目が合う前のぼんやりとした焦点の視界で、既視感を覚えた。
「あ」
「あ?」
そういえば朝まだ薄暗い時間に目が覚めた気がする。あれはそんなに早い時間だったのか? 寝惚けた視界はぼんやりとしていて、薄い色の影の中にある。
いや、すぐに眩しくなった。やっぱりそんなに早い時間というわけでもなかったらしい。窓から差し込む朝日が顔に当たる。さっきまで、俺の上に覆いかぶさっていた影が、はじけるように遠ざかってしまったからだ。
俺が目を開いた瞬間に、俺の顔を覗き込んでいたこいつの顔が遠ざかった。それで眩しくなって、何度も瞬きをしながら、近くにあった手を握って引き寄せた気がする。
『行くな。もっと、近くにいてくれ』
だとか、言いながら。
掴んだのは多分手だった。パンよりもっと温かかった、かもしれない。で、その手を俺はどうしたんだ? 思い出せない。

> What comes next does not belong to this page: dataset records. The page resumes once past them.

## config.mk

```make
export PLATFORM = sky130hd
export DESIGN_NAME = up3_step_ctrl_flat
export DESIGN_NICKNAME = d
export VERILOG_FILES = /design/src/rtl/up3_pkg.sv /design/src/rtl/up3_step_ctrl_if.sv /design/src/rtl/up3_step_ctrl_key_debounce.sv /design/src/rtl/up3_step_ctrl.sv /design/src/flat_wrapper.sv
export SDC_FILE = /design/constraint.sdc
export NUM_CORES = 1
export LEC_CHECK = 0
export ABC_AREA = 0
export BUFFER_PORTS_ARGS = -buffer_cell sky130_fd_sc_hd__buf_2
export CAP_MARGIN = 10
export CORE_AREA = 2 2 136 138
export DETAILED_ROUTE_END_ITERATION = 7
export DIE_AREA = 0 0 138 140
export PLACE_DENSITY = 0.47
export SYNTH_ARGS = -nofsm -noshare
export SYNTH_HDL_FRONTEND = slang
export SYNTH_HIERARCHICAL = 1
export SYNTH_SLANG_ARGS = --single-unit
```

## constraint.sdc

```tcl
create_clock -name clk -period 3 [get_ports clk]
set_input_delay 0.15 -clock clk [delete_from_list [all_inputs] [get_ports clk]]
set_output_delay 0.15 -clock clk [all_outputs]
set_load 0.01 [all_outputs]
```

## src/rtl/up3_pkg.sv

```systemverilog
// Shared types and defaults for the uP3 front-panel execution controller.
package up3_pkg;

    typedef enum logic [1:0] {
        S_IDLE = 2'd0,
        S_RUN  = 2'd1,
        S_HALT = 2'd2
    } step_state_t;

    localparam int DEB_CYCLES_DEF = 500000;
    localparam int RUN_DIV_DEF    = 12500000;
    localparam int REPEAT_DLY_DEF = 25000000;
    localparam int STEP_CNT_W     = 16;

    function automatic int cnt_w(input int n);
        return (n > 1) ? $clog2(n) : 1;
    endfunction

endpackage

```

## src/rtl/up3_step_ctrl_if.sv

```systemverilog
// Front-panel bundle: raw keys and halt request in, CPU enable and status out.
interface up3_step_ctrl_if;

    logic                         step_key_n;
    logic                         run_key_n;
    logic                         mode_key_n;
    logic                         halt_in;
    logic                         cpu_en;
    logic                         running;
    logic                         halted;
    logic                         disp_mode;
    logic [up3_pkg::STEP_CNT_W-1:0] step_cnt;

    modport master (
        output step_key_n, run_key_n, mode_key_n, halt_in,
        input  cpu_en, running, halted, disp_mode, step_cnt
    );

    modport slave (
        input  step_key_n, run_key_n, mode_key_n, halt_in,
        output cpu_en, running, halted, disp_mode, step_cnt
    );

endinterface

```

## src/rtl/up3_step_ctrl_key_debounce.sv

```systemverilog
// Two-flop synchroniser, stability-counter debounce and one-cycle press pulse
// for one active-low push button.
module key_debounce
    import up3_pkg::*;
#(
    parameter int DEB_CYCLES = DEB_CYCLES_DEF
) (
    input  logic clk,
    input  logic reset,
    input  logic key_n,
    output logic pressed,
    output logic press_pulse
);

    localparam int              CW      = cnt_w(DEB_CYCLES);
    localparam logic [CW-1:0]   CNT_MAX = CW'(DEB_CYCLES - 1);

    logic          sync1, sync2;
    logic          stable, stable_q;
    logic [CW-1:0] cnt;

    always_ff @(posedge clk) begin
        if (reset) begin
            // NOTE: synchroniser and debounced state reset to "released" so no press is seen on reset exit.
            sync1       <= 1'b1;
            sync2       <= 1'b1;
            stable      <= 1'b1;
            stable_q    <= 1'b1;
            cnt         <= '0;
            press_pulse <= 1'b0;
        end else begin
            sync1       <= key_n;
            sync2       <= sync1;
            stable_q    <= stable;
            press_pulse <= stable_q & ~stable;
            if (sync2 == stable) begin
                cnt <= '0;
            end else if (cnt == CNT_MAX) begin
                stable <= sync2;
                cnt    <= '0;
            end else begin
                cnt <= cnt + CW'(1);
            end
        end
    end

    assign pressed = ~stable;

endmodule

```

## src/rtl/up3_step_ctrl.sv

```systemverilog
// uP3 execution controller: single-step / free-run CPU enable generation.
// Optional step auto-repeat is built when UP3_STEP_AUTOREPEAT_EN is defined.
module up3_step_ctrl
    import up3_pkg::*;
#(
    parameter int DEB_CYCLES = DEB_CYCLES_DEF,
    parameter int RUN_DIV    = RUN_DIV_DEF,
    parameter int REPEAT_DLY = REPEAT_DLY_DEF
) (
    input  logic           clk,
    input  logic           reset,
    up3_step_ctrl_if.slave bus
);

    localparam logic [1:0] ST_IDLE = S_IDLE;
    localparam logic [1:0] ST_RUN  = S_RUN;
    localparam logic [1:0] ST_HALT = S_HALT;

    localparam int                TICK_W   = cnt_w(RUN_DIV);
    localparam logic [TICK_W-1:0] TICK_MAX = TICK_W'(RUN_DIV - 1);

    if (RUN_DIV < 2 || DEB_CYCLES < 1 || REPEAT_DLY < 1) begin : g_bad_param
        $error("up3_step_ctrl: RUN_DIV must be >= 2, DEB_CYCLES and REPEAT_DLY >= 1");
    end

    logic                  step_held, run_held, mode_held;
    logic                  step_press, run_press, mode_press;
    logic [1:0]            state;
    logic [TICK_W-1:0]     tick;
    logic                  cpu_en, disp_mode;
    logic [STEP_CNT_W-1:0] step_cnt;
    logic                  rpt_fire;

    key_debounce #(.DEB_CYCLES(DEB_CYCLES)) u_step (
        .clk(clk), .reset(reset), .key_n(bus.step_key_n),
        .pressed(step_held), .press_pulse(step_press)
    );
    key_debounce #(.DEB_CYCLES(DEB_CYCLES)) u_run (
        .clk(clk), .reset(reset), .key_n(bus.run_key_n),
        .pressed(run_held), .press_pulse(run_press)
    );
    key_debounce #(.DEB_CYCLES(DEB_CYCLES)) u_mode (
        .clk(clk), .reset(reset), .key_n(bus.mode_key_n),
        .pressed(mode_held), .press_pulse(mode_press)
    );

`ifdef UP3_STEP_AUTOREPEAT_EN
    localparam int              RW      = cnt_w(REPEAT_DLY);
    localparam logic [RW-1:0]   RPT_MAX = RW'(REPEAT_DLY - 1);

    logic              rpt_arm, rpt_on;
    logic [RW-1:0]     rpt_cnt;
    logic [TICK_W-1:0] rpt_tick;
    logic              idle_ok;
    logic              unused_held;

    assign idle_ok     = (state == ST_IDLE) && !bus.halt_in && !run_press;
    assign rpt_fire    = rpt_arm && step_held && (rpt_on ? (rpt_tick == TICK_MAX) : (rpt_cnt == RPT_MAX));
    assign unused_held = run_held | mode_held;

    // Armed by a step press in idle; first repeat after REPEAT_DLY, then every RUN_DIV.
    always_ff @(posedge clk) begin
        if (reset) begin
            rpt_arm  <= 1'b0;
            rpt_on   <= 1'b0;
            rpt_cnt  <= '0;
            rpt_tick <= '0;
        end else if (!idle_ok) begin
            rpt_arm <= 1'b0;
            rpt_on  <= 1'b0;
        end else if (step_press) begin
            rpt_arm <= 1'b1;
            rpt_on  <= 1'b0;
            rpt_cnt <= '0;
        end else if (rpt_arm) begin
            if (!step_held) begin
                rpt_arm <= 1'b0;
                rpt_on  <= 1'b0;
            end else if (!rpt_on) begin
                if (rpt_cnt == RPT_MAX) begin
                    rpt_on   <= 1'b1;
                    rpt_tick <= '0;
                end else begin
                    rpt_cnt <= rpt_cnt + RW'(1);
                end
            end else begin
                rpt_tick <= (rpt_tick == TICK_MAX) ? '0 : rpt_tick + TICK_W'(1);
            end
        end
    end
`else
    logic unused_held;

    assign rpt_fire    = 1'b0;
    assign unused_held = step_held | run_held | mode_held;
`endif

    always_ff @(posedge clk) begin
        if (reset) begin
            state     <= ST_IDLE;
            tick      <= '0;
            cpu_en    <= 1'b0;
            disp_mode <= 1'b0;
            step_cnt  <= '0;
        end else begin
            cpu_en <= 1'b0;
            if (cpu_en)     step_cnt  <= step_cnt + STEP_CNT_W'(1);
            if (mode_press) disp_mode <= ~disp_mode;
            // Priority in every active state: halt, then run key, then tick/step.
            case (state)
                ST_IDLE: begin
                    if (bus.halt_in) begin
                        state <= ST_HALT;
                    end else if (run_press) begin
                        state <= ST_RUN;
                        tick  <= '0;
                    end else if (step_press || rpt_fire) begin
                        cpu_en <= 1'b1;
                    end
                end
                ST_RUN: begin
                    if (bus.halt_in) begin
                        state <= ST_HALT;
                    end else if (run_press) begin
                        state <= ST_IDLE;
                    end else if (tick == TICK_MAX) begin
                        tick   <= '0;
                        cpu_en <= 1'b1;
                    end else begin
                        tick <= tick + TICK_W'(1);
                    end
                end
                ST_HALT: state <= ST_HALT;
                default: state <= ST_IDLE;
            endcase
        end
    end

    assign bus.cpu_en    = cpu_en;
    assign bus.running   = (state == ST_RUN);
    assign bus.halted    = (state == ST_HALT);
    assign bus.disp_mode = disp_mode;
    assign bus.step_cnt  = step_cnt;

endmodule

```

## src/flat_wrapper.sv

```systemverilog
// flat-port wrapper written by rule: the top's interface ports become plain ports
module up3_step_ctrl_flat import up3_pkg::*;
#(
    parameter int DEB_CYCLES = DEB_CYCLES_DEF,
    parameter int RUN_DIV    = RUN_DIV_DEF,
    parameter int REPEAT_DLY = REPEAT_DLY_DEF
)
  (clk, reset, bus_step_key_n, bus_run_key_n, bus_mode_key_n, bus_halt_in, bus_cpu_en, bus_running, bus_halted, bus_disp_mode, bus_step_cnt);
  up3_step_ctrl_if bus_i ();
  input  logic clk;
  input  logic reset;
  input wire logic [$bits(bus_i.step_key_n)-1:0] bus_step_key_n;
  input wire logic [$bits(bus_i.run_key_n)-1:0] bus_run_key_n;
  input wire logic [$bits(bus_i.mode_key_n)-1:0] bus_mode_key_n;
  input wire logic [$bits(bus_i.halt_in)-1:0] bus_halt_in;
  output wire logic [$bits(bus_i.cpu_en)-1:0] bus_cpu_en;
  output wire logic [$bits(bus_i.running)-1:0] bus_running;
  output wire logic [$bits(bus_i.halted)-1:0] bus_halted;
  output wire logic [$bits(bus_i.disp_mode)-1:0] bus_disp_mode;
  output wire logic [$bits(bus_i.step_cnt)-1:0] bus_step_cnt;
  assign bus_i.step_key_n = bus_step_key_n;
  assign bus_i.run_key_n = bus_run_key_n;
  assign bus_i.mode_key_n = bus_mode_key_n;
  assign bus_i.halt_in = bus_halt_in;
  assign bus_cpu_en = bus_i.cpu_en;
  assign bus_running = bus_i.running;
  assign bus_halted = bus_i.halted;
  assign bus_disp_mode = bus_i.disp_mode;
  assign bus_step_cnt = bus_i.step_cnt;
  up3_step_ctrl #(.DEB_CYCLES(DEB_CYCLES), .RUN_DIV(RUN_DIV), .REPEAT_DLY(REPEAT_DLY)) u_core (.clk(clk), .reset(reset), .bus(bus_i));
endmodule
```

; After elaboration in Yosys (flattened, before gate mapping)
; Cells that the tools add are included.
[word_totals]
reg_bits = 116
in_bits = 6
elab_cells = 81
[op_classes]
n_mux = 18
n_eq_ne = 15
reduce_logical = 10
add_sub_neg = 5
bitwise = 10
[ops]
columns = operator, n
row1 = 24-bit two-way mux, 5
row2 = "19-bit by 1-bit adder with 19-bit output, second input constant", 3
row3 = "19-bit equality test, second input constant", 3
row4 = 24-bit one-hot mux with 2 select lines, 1
row5 = "24-bit by 1-bit adder with 24-bit output, second input constant", 1
row6 = "24-bit equality test, second input constant", 1
row7 = "16-bit by 1-bit adder with 16-bit output, second input constant", 1
row8 = 3-bit OR reduction, 3
row9 = 2-bit two-way mux, 4
row10 = "2-bit inequality test, second input constant", 4
row11 = 2-bit AND reduction, 4
row12 = 1-bit inverter, 7
row13 = 1-bit two-way mux, 6
row14 = 2-bit one-hot mux with 3 select lines, 1
row15 = 5-bit AND reduction, 1
row16 = 1-bit bitwise AND, 3
row17 = 1-bit equality test, 3
row18 = "3-bit by 2-bit inequality test with 1-bit output, second input constant", 1
row19 = "3-bit inequality test, second input constant", 1
row20 = "2-bit by 1-bit equality test with 1-bit output, second input constant", 1
row21 = "2-bit equality test, second input constant", 1
row22 = 2-bit logical NOT, 1
row23 = 1-bit one-hot mux with 2 select lines, 1
row24 = 2-bit nonzero test, 1

; Longest topological paths before layout
[logic_depth]
depth_word = 5
mapped_depth = 7

; Hierarchy
; The synthesis kept the hierarchy.
[by_module_without_submodules]
columns = module, instances, area_each_um2, seq_area_each_um2, cells_each
row1 = key_debounce, 3, 1021.0, 480.5, 112
row2 = up3_step_ctrl, 1, 2058.2, 880.8, 223

; Worst setup path before layout
; No wires, ideal clock.
[synth_timing]
path_kind = register to register
startpoint = register u_core.u_mode.cnt[0]
endpoint = register u_core.u_mode.cnt[10]
stages_incl_launch_ff = 7
path_slack_ps = 1189
n_path_buf = 1
setup_ps = 115
arrival_ps = 1697
path_cell_list = dfxtp_1 > ha_1 > nand3_2 > or4_4 > o31ai_4 > buf_6 > nor2_1
[synth_between]
elab_chain_len = 2
word_cells_on_any_way = 3
cone_classes = add/sub (1) / eq/ne (1) / reduce/logical (1)
[synth_lines]
columns = item, line_no
row1 = start: declaration, up3_step_ctrl_key_debounce.sv:20  ; logic [CW-1:0] cnt;
row2 = start signal: assignment, up3_step_ctrl_key_debounce.sv:42  ; cnt <= cnt + CW'(1);
row3 = branches (longest 2 deep; another with 19-bit by 1-bit adder with 19-bit output), --
; Parallel ways; which one is timed is not known.
; A chain may end at the register's enable or synchronous reset.

; Worst setup path in the final report
[layout_timing]
startpoint = register u_core.u_step.cnt[0]
endpoint = register u_core.u_step.cnt[5]
[layout_between]
elab_chain_len = 2
word_cells_on_any_way = 3
cone_classes = add/sub (1) / eq/ne (1) / reduce/logical (1)
[layout_lines]
columns = item, line_no
row1 = start: declaration, up3_step_ctrl_key_debounce.sv:20
row2 = start signal: assignment, up3_step_ctrl_key_debounce.sv:42
row3 = branches (longest 2 deep; another with 19-bit by 1-bit adder with 19-bit output), --
; Parallel ways; which one is timed is not known.

==> reports/results.env <==
CRIT_PATH_END_KIND='flip-flop'
POWER_LEAKAGE_nW=2.00
IR_DROP_mV=0.387
MAXCLOCKFREQUENCY_GHz=0.447
ANTENNA_VIOLATIONS_BEFORE_REPAIR=0
CTS_TREE='built'
MAXCAPVIOLATIONS=0
CTSHTREEMAXLEVEL=4
UNREPAIRED_SETUP_ENDPOINTS_AFTER_GLOBAL_ROUTING='false'
FLOORPLAN.CORE_AREA_SQ_UM=17800
TIGHTEST_SLEW_NS=0.819
TOP_LEVEL_PORTS=26
WL_PER_CELL_UM=12.2
FIRST_GLOBAL_VIAS=3681
SYNTHESIS.YOSYS.WARNINGS=6
SETUP_VIOL=0
WORSTREG2REGSTART='u_core/u_step/cnt[0]'
HOLD_CLASS='in2reg'
CRITPATHMAXSTAGEDELAY_NS=0.67
POWER.SWITCHING_FRACTION_PCT=18.7
WORSTPATHMAXFANOUT=19
FLOORPLAN.DIE.WIDTH_UM=138
FLOORPLAN.DIE_AREA_SQ_UM=19300
CELLINTERNALPOWER_mW=3.13
CLOCK_POWER_SHARE_PCT=58.5
SWITCHING_POWER_uW=720
CELL_COUNT_AFTER_SYNTHESIS=556
MAX-CLOCK-PATH-BUFFERS=2
HOLD_BUFFERS_POST_CTS=3
PIN_COUNT_OF_THE_BIGGEST_NET_ENTERING_GLOBAL_ROUTING=38
CLOCK-ROOT-BUFFER='clkbuf_16'
FLOORPLAN.DIE.HEIGHT_UM=140
POSTPLACECELLAREA_SQ_UM=5460
ROUTABILITY_CONG=0.785
CTS.REPAIR.RESIZED=0
DETAILED_PLACE_HPWL_UM=6980
GRT_USAGE_PCT=10.9
PORTBUFFERS=25
FINAL.MIN_CLOCK_PERIOD_NS=2.24
CRITICAL_PATH.SLOWEST_CELL='o31ai_4'
SYN-CELL-AREA_SQ_UM=5110
LAYOUT.FILLER_CELLS=1826
SYNTH_AREA_PER_CELL_SQ_UM=9.19
HOLD_VIOLATIONS=0
COMB_POWER_SHARE_PCT=1.1
CLK_PIN_SLEW_NS=0.05
WORST_SETUP_PATH_ENDPOINT='u_core/u_step/cnt[5]'
INSTANCES_NO_FILL=837
FIN_WORST_HOLD_SLACK_NS=0.133
CP_NUM_BUF_INV=0
NETS=606
CRITPATHLAUNCH='u_core/u_step/cnt[0]'
CLK-INSERTION-DELAY-LATE_NS=0.41
CP_NUM_CELLS=5
SLEW_HEADROOM_PCT=45.4
ANTENNA_CELLS_INSERTED=0
OVERFLOW=0
VIAS_PER_CELL=4.73
FINAL_DESIGN_AREA_NO_FILL_SQ_UM=6150
SYN_TO_FINAL_GROWTH_PCT=20.4
REGTOREGENDPOINT='u_core/u_step/cnt[5]'
POST-ROUTE-DRC-COUNT=0
DETAIL-ROUTE-ANTENNA-NETS=0
CRITICAL-PATH-TOP-DELAY-FAMILY='simple AND/OR/NAND/NOR gates'
FIN_SETUP_TNS_NS=0
CTS_SINKS=116
NUMBER_OF_STANDARD_CELL_ROWS_IN_THE_FLOORPLAN=49
REPORT.FINAL.SLEW_VIOL_COUNT=0
CTS_SETUP_BUFFERS=0
ROUTED-VIA-COUNT=3963
SETUP.REG_TO_REG.WORST_SLACK_NS=0.76
SYNTHESIS.NETS=567
WORST-SETUP-PATH-TYPE='reg2reg'
CRIT_PATH_START_KIND='flip-flop'
POWER.SEQUENTIAL.FRACTION_PCT=40.4
TIMING.FINAL.CRIT_SHARE_PCT=74.6
PLACED_CELLS_INCL_TAPS=802
GRT_PASS1_WL_UM=17300
FIN_WORST_SKEW_NS=0.00694
DETAILED_ROUTER_S_FIRST_ITERATION_VIOLATION_COUNT=164
INITIAL_CORE_UTILIZATION_PCT=28.7
TIMING.REG2REG.WORST_PATH_DEPTH=5
WIRELENGTH_UM=10200
DRIVE_ABOVE_1_SHARE_PCT=15.3
POWER-PER-CELL-AREA_nW_PER_UM2=625
WORSTPATHREQUIRED_NS=3.26
STATUS='complete, no violations'
WHS_PATH_DEPTH=3
DETAIL_ROUTE.FIRST_PASS.ITERATIONS=6
CP.ARRIVAL_NS=2.50
CELL_CHAIN_OF_THE_CRITICAL_PATH='ha_1 > nand3_2 > or4_4 > o31ai_4 > nor2_1'
NUMCTSBUFFERS=17
-- how the worst min path moves through the flow --
stage	start	slack, ns	to
after floorplan	reset	0.23	u_core/bus.cpu_en
after global placement	bus_run_key_n	0.34	u_core/u_run/sync1
after detailed placement	bus_run_key_n	0.34	u_core/u_run/sync1
after CTS	bus_halt_in	0.12	u_core/state[1]
after global routing	bus_halt_in	0.15	u_core/state[1]
final	bus_halt_in	0.13	u_core/state[1]
-- power groups by stage --
| stage | Sequential [mW] | Combinational (mW) | Clock (mW) |
|---|---|---|---|
| floorplan | 1.58 | 0.0295 | 0 |
| global route | 1.55 | 0.0481 | 2.37 |
| finish | 1.55 | 0.0430 | 2.25 |
| global placement | 1.58 | 0.0403 | 0 |
| detailed placement | 1.59 | 0.0412 | 0 |
| CTS | 1.55 | 0.0442 | 2.30 |
-- worst reg2reg max path: cells and delay by family (launching register included) --
family                   cells  cell delay (ns)
adder cells (fa/ha/maj)      1             0.25
flip-flops                   1             0.37
AND/OR/NAND/NOR              3             0.79
AO/OA/AOI/OAI                1             0.67
-- through the flow --
step	util, %	worst slack [ns]	power, mW
after floorplan	-	1.19	1.61
after global placement	30.7	0.848	1.63
after detailed placement	30.7	0.743	1.63
after CTS	34.6	0.719	3.90
after global routing	34.6	0.592	3.97
final	34.6	0.763	3.84
-- final cells by class --
cell class                      count  area, sq um  share of cell area, %
Sequential cell                   116         2320                   37.7
Clock buffer                       24          492                   7.99
Multi-Input combinational cell    411         2650                   43.0
Inverter                           20         75.1                   1.22
Timing Repair Buffer               29          163                   2.64
Clock inverter                      8          170                   2.76
Tap cell                          229          287                   4.66
-- registers in the layout (all words and copies together) (netlist names), 2 cells and up --
register,cells
u_core/tick,24
u_core/u_mode/cnt,19
u_core/u_step/cnt,19
u_core/state,2
u_core/u_run/cnt,19
u_core/bus.step_cnt,16
-- routing by layer --
layer	routed length [um]	share of wire (%)	GRT usage, %	up-vias
met1	5170	51	13.9	1849
met2	4410	43	16.6	72
met5	0	0	0	-
li1	-	-	-	2028
met3	438	4.3	3.93	14
met4	190	1.9	4.99	0
-- cell usage in the layout, fill, tap and decap left out, drive strengths merged, types with 9 or more instances in the layout --
master,instances
buf,26
xor2,19
xnor2,60
nor2,104
nor3,26
dfxtp,116
and3,9
clkbuf,24
inv,20
a21oi,16
or2,9
nor4,18
nand2,28
nand3,32
nand4,30
(Power assumes the default switching activity.)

それは夢だったのかと思っていた。だから気分良くもう一度瞼を閉じた。それからいくらか経って、清々しく目を覚ました。
ということは、今のレオンの話と総合すると、一度目を醒ましたのは、夢ではない。俺の寝言も。
「どうした?」
「なんでもない!」
急に顔が熱くなった。きっと更に残ったスープよりも熱くなった。今ならこのパンの温度にも勝てる気がする。
「パン、焼いてくれ。しっかり目に頼む」
「いいのか? 火傷しても知らねーぜ」
レオンが視界の端で笑いながらパンの皿を受け取った。まるで照れ隠しのような笑い声に聞こえるが、俺の方はどうしたらいいのかわからない。
とにかく焼き立てのパンでもなければ、熱くなってく頬の熱を隠しきれない。